Date: 2/22/21 9:48 pm
From: Bird observations from western New York <geneseebirds-l...>
Subject: Re: [GeneseeBirds-L] Yellow-bellied Sapsuckers, etc. - thoughts
It's great to have people of Bob's caliber still commenting on Genbirds. I get the ebird rarity reports for all the Buffalo Ornithological Society (B.O.S.) area & Hamilton & recently Monroe counties and also have been impressed by the large number of winter Sapsuckers - even found one myself in January - 99.9% sure a first since starting birding in '79. Part of the reason for the big #s of half-hardies (& others) it seems is the vast army of people reporting to ebird - far more than ever reported to Genbirds or Ontbirds or the 3 areas publications. Most names I've never heard & there's more all the time. Has anyone ever surveyed ebird users as to how they found out about it? Or maybe there's just more woodwork around than I thought.

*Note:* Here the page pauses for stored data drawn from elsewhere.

From an optimization exercise on the open Yosys and OpenROAD flow, aimed at small area, a short achievable clock period and few clock cycles per item; shortcuts taken in it are not production practice.
RTL that was checked went through simulation tests only; none was proved equivalent to the original.
Power and IR drop assume default switching activity.

==> fjord <==
==> flow/design.v <==
module rhalo_narrow (
    input  wire        clk,
    input  wire        rst,
    input  wire        in_valid,
    output wire        in_ready,
    input  wire [31:0] in_data,
    input  wire [3:0]  cfg_src,
    input  wire [3:0]  cfg_dst,
    input  wire [1:0]  cfg_rnd,
    input  wire [7:0]  cfg_es,
    input  wire [31:0] cfg_seed,
    input  wire [63:0] cfg_index,
    output wire        out_valid,
    input  wire        out_ready,
    output wire [15:0] out_t,
    output wire [24:0] out_r,
    output wire        out_esat,
    output wire        out_last,
    output wire [4:0]  out_k,
    output wire [7:0]  out_et,
    output wire        out_esc,
    output wire        out_sat,
    output wire        out_err
);
    localparam integer NS = 34;              
    localparam [31:0]  HC = 32'h9E37_79B1;   
    function [31:0] lfsr_step32;
        input [31:0] s;
        integer i;
        reg [31:0] v;
        begin
            v = s;
            for (i = 0; i < 32; i = i + 1)
                v = {v[30:0], v[31] ^ v[21] ^ v[1] ^ v[0]};
            lfsr_step32 = v;
        end
    endfunction
    function [31:0] sext_elem;
        input [1:0]  fmt;
        input [31:0] d;
        begin
            case (fmt)
                2'd1:    sext_elem = {{24{d[7]}}, d[7:0]};
                2'd2:    sext_elem = {{16{d[15]}}, d[15:0]};
                default: sext_elem = d;
            endcase
        end
    endfunction
    function [23:0] wide_therm;
        input [31:0] x;
        integer j;
        reg [30:0] e;
        reg        acc;
        begin
            e   = x[30:0] ^ {31{x[31]}};
            acc = 1'b0;
            wide_therm = 24'd0;
            for (j = 31; j >= 8; j = j - 1) begin
                acc = acc | e[j-1];
                wide_therm[j-8] = acc;
            end
        end
    endfunction
    function [5:0] inc_slot;
        input [5:0] s;
        begin
            inc_slot = (s == NS - 1) ? 6'd0 : s + 6'd1;
        end
    endfunction
    reg  [32*NS-1:0] ring;
    wire [31:0] ring0  = ring[31:0];
    wire [31:0] ring1  = ring[63:32];
    wire [31:0] ring33 = ring[32*NS-1 -: 32];
    wire wr;                                  
    always @(posedge clk) begin
        ring[31:0]          <= ring33;
        ring[63:32]         <= wr ? in_data : ring0;
        ring[32*NS-1:64]    <= ring[32*NS-33:32];
    end
    reg [5:0] ph;         
    reg [5:0] head;       
    reg [5:0] tail;       
    reg [5:0] cnt;        
    reg [4:0] wi;         
    reg       ird;        
    reg       xfull;      
    wire rd;              
    assign in_ready = ird;
    assign wr = in_valid & ird;
    wire [4:0] wi_nx    = wr ? wi + 5'd1 : wi;
    wire       cnt33    = (cnt == 6'd33);
    wire       cnt34    = (cnt == 6'd34);
    wire       full_nx  = (cnt34 & ~rd) | (cnt33 & wr & ~rd);
    wire       xdone;                         
    wire       xfull_nx = (wr & (wi == 5'd0)) | (xfull & ~xdone);
    wire       ird_nx   = (wr | (ph == tail)) & ~full_nx &
                          ((wi_nx != 5'd0) | ~xfull_nx);
    always @(posedge clk) begin
        if (rst) begin
            ph   <= 6'd0;
            head <= NS - 1;
            tail <= NS - 1;
            cnt  <= 6'd0;
            wi   <= 5'd0;
            ird  <= 1'b1;
        end else begin
            ph   <= inc_slot(ph);
            if (rd) head <= inc_slot(head);
            if (wr) tail <= inc_slot(tail);
            cnt  <= cnt + {5'd0, wr} - {5'd0, rd};
            wi   <= wi_nx;
            ird  <= ird_nx;
        end
    end
    reg  [1:0]  l_src;
    reg         l_w16;
    reg         l_rnd;
    reg         l_err;
    reg  [7:0]  l_es;
    reg  [23:0] therm;
    reg         nw1, nw1_first, kc;
    wire cfg_bad = (cfg_src == 4'd0) || (cfg_src > 4'd3) ||
                   (cfg_dst == 4'd0) || (cfg_dst > 4'd3) ||
                   (cfg_dst >= cfg_src) || cfg_rnd[1];
    always @(posedge clk) begin
        if (wr && wi == 5'd0) begin
            l_src <= cfg_src[1:0];
            l_w16 <= cfg_dst[1];
            l_rnd <= cfg_rnd[0];
            l_err <= cfg_bad;
            l_es  <= cfg_es;
        end
    end
    wire [23:0] th_el = wide_therm(sext_elem(l_src, ring1));
    wire [23:0] th_f  = (nw1_first ? 24'd0 : therm) | th_el;
    always @(posedge clk) begin
        if (rst) begin
            nw1 <= 1'b0;
            kc  <= 1'b0;
        end else begin
            nw1 <= wr;
            kc  <= wr && (wi == 5'd31);
        end
        nw1_first <= (wi == 5'd0);
        if (nw1) therm <= th_f;
    end
    reg [4:0] kn;
    integer m;
    always @(*) begin
        kn = 5'd0;
        for (m = 1; m <= 24; m = m + 1)
            if (l_w16 ? (m <= 16 && th_f[m + 7]) : th_f[m - 1])
                kn = m[4:0];
    end
    wire signed [9:0] es_s   = {{2{l_es[7]}}, l_es};
    wire signed [9:0] es_pk  = es_s + $signed({5'd0, kn});
    wire              c_esc  = (es_pk > 10'sd127);
    wire [7:0]        k_esc  = 8'd127 - l_es;
    wire [4:0]        c_k    = c_esc ? k_esc[4:0] : kn;
    wire [7:0]        c_et   = l_es + {3'd0, c_k};
    reg       p_v;
    reg [1:0] p_src;  reg p_w16, p_rnd, p_err, p_esc;  reg [4:0] p_k;  reg [7:0] p_et;
    reg       r_v;
    reg [1:0] r_src;  reg r_w16, r_rnd, r_err, r_esc;  reg [4:0] r_k;  reg [7:0] r_et;
    reg [4:0] ri;
    wire r_done  = rd & (ri == 5'd31);
    wire r_load  = ~r_v | r_done;
    wire r_fromp = r_load & p_v;
    wire r_fromc = r_load & ~p_v & kc;
    always @(posedge clk) begin
        if (rst) begin
            p_v <= 1'b0;
            r_v <= 1'b0;
            ri  <= 5'd0;
        end else begin
            if (r_load) r_v <= p_v | kc;
            if (r_fromp) p_v <= kc;
            else if (kc && !r_fromc) p_v <= 1'b1;
            if (rd) ri <= ri + 5'd1;
        end
        if (kc && !r_fromc) begin
            p_src <= l_src; p_w16 <= l_w16; p_rnd <= l_rnd; p_err <= l_err;
            p_esc <= c_esc & ~l_err;
            p_k   <= l_err ? 5'd0 : c_k;
            p_et  <= l_err ? 8'd0 : c_et;
        end
        if (r_fromp) begin
            r_src <= p_src; r_w16 <= p_w16; r_rnd <= p_rnd; r_err <= p_err;
            r_esc <= p_esc; r_k <= p_k; r_et <= p_et;
        end else if (r_fromc) begin
            r_src <= l_src; r_w16 <= l_w16; r_rnd <= l_rnd; r_err <= l_err;
            r_esc <= c_esc & ~l_err;
            r_k   <= l_err ? 5'd0 : c_k;
            r_et  <= l_err ? 8'd0 : c_et;
        end
    end
    reg  [31:0] xs, xi, sd;
    reg  [3:0]  mstep;
    reg         sfull;
    wire        s_use;                        
    wire [31:0] dmul = (xi[31:30] == 2'd0) ? 32'd0 :
                       (xi[31:30] == 2'd1) ? HC :
                       (xi[31:30] == 2'd2) ? (HC << 1) : (HC * 32'd3);
    wire [31:0] hsum = ((mstep == 4'd0) ? 32'd0 : (sd << 2)) + dmul;
    wire [31:0] hfin = xs ^ hsum;
    wire        mgo  = xfull & ~sfull;
    assign xdone = mgo & (mstep == 4'd15);
    always @(posedge clk) begin
        if (rst) begin
            xfull <= 1'b0;
            sfull <= 1'b0;
            mstep <= 4'd0;
        end else begin
            xfull <= xfull_nx;
            if (xdone) sfull <= 1'b1;
            else if (s_use) sfull <= 1'b0;
            if (mgo) mstep <= mstep + 4'd1;
        end
        if (wr && wi == 5'd0) begin
            xs <= cfg_seed ^ cfg_index[63:32];
            xi <= cfg_index[31:0];
        end else if (mgo) begin
            xi <= xi << 2;
        end
        if (mgo)
            sd <= (mstep == 4'd15) ? ((hfin == 32'd0) ? 32'd1 : hfin) : hsum;
    end
    reg        ov;
    reg [31:0] lfsr;
    reg        sat_acc;
    wire first = (ri == 5'd0);
    wire elig  = r_v & (ph == head) & (~first | sfull);
    assign rd    = elig & (~ov | out_ready);
    assign s_use = rd & first;
    wire [31:0] ust = lfsr_step32(first ? sd : lfsr);
    wire [31:0] q    = sext_elem(r_src, ring33);
    wire [31:0] v    = $signed(q) >>> r_k;
    wire [23:0] mask = ~(24'hFFFFFF << r_k);
    wire [23:0] f    = q[23:0] & mask;
    wire [23:0] hm   = mask >> 1;
    wire        hb   = |(q[23:0] & (mask ^ hm));
    wire        stk  = |(q[23:0] & hm);
    wire        up_rne = hb & (stk | v[0]);
    wire        up_sto = (ust[23:0] & mask) < f;
    wire        up   = r_rnd ? up_sto : up_rne;
    wire signed [32:0] vr = $signed({v[31], v}) + $signed({32'd0, up});
    wire signed [32:0] hi = r_w16 ? 33'sd32767 : 33'sd127;
    wire signed [32:0] lo = r_w16 ? -33'sd32768 : -33'sd128;
    wire        ovh  = (vr > hi);
    wire        ovl  = (vr < lo);
    wire        esat = ovh | ovl;
    wire [15:0] t_c  = ovh ? hi[15:0] : ovl ? lo[15:0] : vr[15:0];
    wire        rneg = up & ~esat;
    wire [24:0] r_c  = {rneg, (f | (~mask & {24{rneg}}))};
    reg [15:0] o_t;
    reg [24:0] o_r;
    reg        o_esat, o_last, o_sat, o_esc, o_err;
    reg [4:0]  o_k;
    reg [7:0]  o_et;
    always @(posedge clk) begin
        if (rst) begin
            ov      <= 1'b0;
            sat_acc <= 1'b0;
        end else begin
            if (rd) ov <= 1'b1;
            else if (out_ready) ov <= 1'b0;
            if (rd) sat_acc <= (ri == 5'd31) ? 1'b0 : (sat_acc | (esat & ~r_err));
        end
        if (rd) begin
            lfsr   <= ust;
            o_t    <= r_err ? 16'd0 : t_c;
            o_r    <= (r_err | r_esc) ? 25'd0 : r_c;
            o_esat <= esat & ~r_err;
            o_last <= (ri == 5'd31);
            o_sat  <= (sat_acc | esat) & ~r_err;
            o_k    <= r_k;
            o_et   <= r_et;
            o_esc  <= r_esc;
            o_err  <= r_err;
        end
    end
    assign out_valid = ov;
    assign out_t     = o_t;
    assign out_r     = o_r;
    assign out_esat  = o_esat;
    assign out_last  = o_last;
    assign out_k     = o_k;
    assign out_et    = o_et;
    assign out_esc   = o_esc;
    assign out_sat   = o_sat;
    assign out_err   = o_err;
endmodule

On Wednesday, February 17, 2021, 8:01:10 AM EST, Bird observations from western New York <geneseebirds-l...> wrote:

I have had a male sapsucker at my feeder at least four times over the last two days.  He usually grabs a sunflower seed and then settles down on the suet.  My parents had one at their house (about two miles away) a week ago. Susan AlexanderWilliamson From: Bird observations from western New York Sent: Wednesday, February 17, 2021 7:00 AMTo: geneseebirds Subject: [GeneseeBirds-L] Yellow-bellied Sapsuckers, etc. - thoughts     Looking at eBird data in preparing local monthly summaries of the birding scene often uncovers all sorts of interesting observations.

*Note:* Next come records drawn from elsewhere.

Source: an optimization exercise on an open RTL-to-GDS flow (aim: small area, a short achievable clock period and few clock cycles per item). Production flows keep margins and buffers that such runs may drop. The RTL of this run was laid out without a check of its function. Power is estimated from default activity; no workload was simulated.

`flow/config.mk`:
```
export PLATFORM = sky130hd
export DESIGN_NAME = can_fd_tx
export DESIGN_NICKNAME = can_fd_tx
export VERILOG_FILES = /design/flow/design.v
export SDC_FILE = /design/flow/constraint.sdc
export NUM_CORES = 4
export LEC_CHECK = 0
export CAP_MARGIN = 20
export CORE_MARGIN = 2
export CORE_UTILIZATION = 40
export PLACE_DENSITY = 0.6
export SLEW_MARGIN = 20
```
`flow/constraint.sdc`:
```
create_clock -name core_clock -period 5.0 [get_ports {clk}]
set_input_delay 1.0000 -clock core_clock [delete_from_list [all_inputs] [get_ports {clk}]]
set_output_delay 1.0000 -clock core_clock [all_outputs]
set_load 0.01 [all_outputs]
```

In recent days the eBird alert has noted quite a few sapsucker reports for Monroe County and other areas. In just completing my January summary, I found that the eBird data for the local reporting area (Region 2 - Genesee from NYSOA's The Kingbird "journal") contained 52 lines for Yellow-bellied Sapsucker, which, after I applied judgement calls for people birding together and dates and locations that were likely the same individual, amounted to about 29+ individuals at 25+ locations. Never can be certain without some way to mark the individuals.In many years the total wintering YBSA (yes I like to use the abbreviations on occasion and this should be readily understood) will often be more like 5 or less. With the extended warm fall and early January, numbers of many of what we often term half-hardy lingering species continuing into winter and now past mid-winter has been unusually large.     Get out and see what you can find! The more records input, the better the picture we can assemble of what is going on. In summaries, we do
also try to catch and use posts to geneseebirds as a part of the input, and personal data and stories are also of interest and use. The stories are often of more interest and use to others than the bare data. A January report will be in the Rochester Birding Association's newsletter, the Little Gull soon, and data will be posted to their website as a January Noteworthy Records table.    As a thought for maybe someone interested: After a very long time, it is time for someone else to take over the writing of these monthly reports.